The questions were pretty benign.  There was really mild pushback from the students, but none that she appeared to hear.
Then I got the mike.
I pointed out that really, her main problem seemed to be with the Kim Kardashians and the Britney Spears of the world: straight people who were extremely bad at marriage.  People who abused their kids and each other, people who were trapped in the cycle of addiction, people who were unfaithful, people who were unable or unwilling to be good parents, people who got married in elaborate weddings then divorced 72 days later, etc.

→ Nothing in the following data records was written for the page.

==> design/flow/design.v <==
`timescale 1ns / 1ps
module ps2_rx (
    input  clk,
    input  reset,
    inout  ps2clk,
    inout  ps2data,
    output rx_done,
    output [7:0] valid_data,
    output debug_ps2clk,
    output debug_ps2data
);
    reg ps2clk_sync0, ps2clk_sync1, ps2clk_sync2;
    wire ps2clk_rising, ps2clk_falling;
    reg ps2data_sync0, ps2data_sync1, ps2data_sync2;
    wire ps2data_rising, ps2data_falling;
    always @(posedge clk, posedge reset) begin
        if (reset) begin
            ps2clk_sync0  <= 1'b1;
            ps2clk_sync1  <= 1'b1;
            ps2clk_sync2  <= 1'b1;
            ps2data_sync0 <= 1'b1;
            ps2data_sync1 <= 1'b1;
            ps2data_sync2 <= 1'b1;
        end else begin
            ps2clk_sync0  <= ps2clk;
            ps2clk_sync1  <= ps2clk_sync0;
            ps2clk_sync2  <= ps2clk_sync1;
            ps2data_sync0 <= ps2data;
            ps2data_sync1 <= ps2data_sync0;
            ps2data_sync2 <= ps2data_sync1;
        end
    end
    assign ps2clk_rising = ps2clk_sync1 & ~(ps2clk_sync2);
    assign ps2clk_falling = ~(ps2clk_sync1) & ps2clk_sync2;
    assign ps2data_rising = ps2data_sync1 & ~(ps2data_sync2);
    assign ps2data_falling = ~(ps2data_sync1) & ps2data_sync2;
    localparam RX_IDLE = 3, RX_DATA = 2, RX_PARITY = 1, RX_STOP = 0;
    reg [2:0] state_reg, state_next;
    reg [3:0] tick_cnt_reg, tick_cnt_next;
    reg [2:0] bit_cnt_reg, bit_cnt_next;
    reg [3:0] parity_cnt_reg, parity_cnt_next;
    reg [7:0] rx_data_reg, rx_data_next;
    reg [7:0] rx_buffer_reg, rx_buffer_next;
    reg rx_done_reg, rx_done_next;
    assign rx_done = rx_done_reg;
    assign valid_data  = rx_buffer_reg;
    assign debug_ps2clk = ps2clk;
    assign debug_ps2data = ps2data;
    always @(posedge clk, posedge reset) begin
        if (reset) begin
            state_reg        <= RX_IDLE;
            tick_cnt_reg     <= 0;
            bit_cnt_reg      <= 0;
            rx_data_reg      <= 0;
            rx_done_reg      <= 1'b0;
            rx_buffer_reg    <= 1'b0;
            parity_cnt_reg   <= 0;
        end else begin
            state_reg        <= state_next;
            tick_cnt_reg     <= tick_cnt_next;
            bit_cnt_reg      <= bit_cnt_next;
            rx_data_reg      <= rx_data_next;
            rx_done_reg      <= rx_done_next;
            rx_buffer_reg    <= rx_buffer_next;
            parity_cnt_reg   <= parity_cnt_next;
        end
    end
    always @(*) begin
        state_next        = state_reg;
        tick_cnt_next     = tick_cnt_reg;
        bit_cnt_next      = bit_cnt_reg;
        rx_data_next      = rx_data_reg;
        rx_done_next      = rx_done_reg;
        rx_buffer_next    = rx_buffer_reg;
        parity_cnt_next   = parity_cnt_reg;
        case (state_reg)
            RX_IDLE: begin
                rx_done_next = 1'b0;
                if (ps2clk_falling && ~ps2data_sync2) begin
                    bit_cnt_next    = 0;
                    tick_cnt_next   = 0;
                    parity_cnt_next = 0;
                    state_next      = RX_DATA;
                end
            end
            RX_DATA: begin
                if (ps2clk_falling) begin
                    if (ps2data_sync2 == 1) begin
                        parity_cnt_next = parity_cnt_reg + 1;
                    end
                    rx_data_next = {ps2data_sync2, rx_data_reg[7:1]};
                    if (bit_cnt_reg == 7) begin
                        state_next = RX_PARITY;
                    end else begin
                        bit_cnt_next = bit_cnt_reg + 1;
                    end
                end
            end
            RX_PARITY: begin
                if (ps2clk_falling) begin
                    if ((parity_cnt_reg[0] ^ ps2data_sync2) == 1'b1) begin
                        state_next = RX_STOP;
                    end else begin   
                        state_next = RX_IDLE;
                    end
                end
            end
            RX_STOP: begin
                if (ps2clk_falling && ps2data_sync2) begin
                    rx_done_next = 1'b1;
                    rx_buffer_next = rx_data_reg;
                    state_next = RX_IDLE;
                end
            end
        endcase
    end
endmodule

And none of those things applied to the committed gay couples I knew, people who were lined up, knocking down the doors of my church, asking to make public vows of fidelity and love to each other–the sort of thing my church preached was the sacramental self-sacrificial love that marriage signified.
And since that was the case, then why on earth not encourage these people to get married?
Well, she said, looking stormy.  Marriage isn’t about love.  It’s about children.  There are lots of different sorts of love, and lots of different sorts of relationships, but marriage is about producing and caring for children.
(……..Honestly.  I got nothing.)
That’s pretty much where it ended.
After it was over, several students unaffiliated with Canterbury came up to me and said how glad they were that I had asked my question.  The Catholic priest at the Newman Center came over, and said he was glad I had spoken up.  “I was waiting for someone to introduce the concept of real people into her speech.”
No kidding.
Look.
Theology always, ALWAYS involves real people.  Theology is never without consequences, and never exists in a bubble.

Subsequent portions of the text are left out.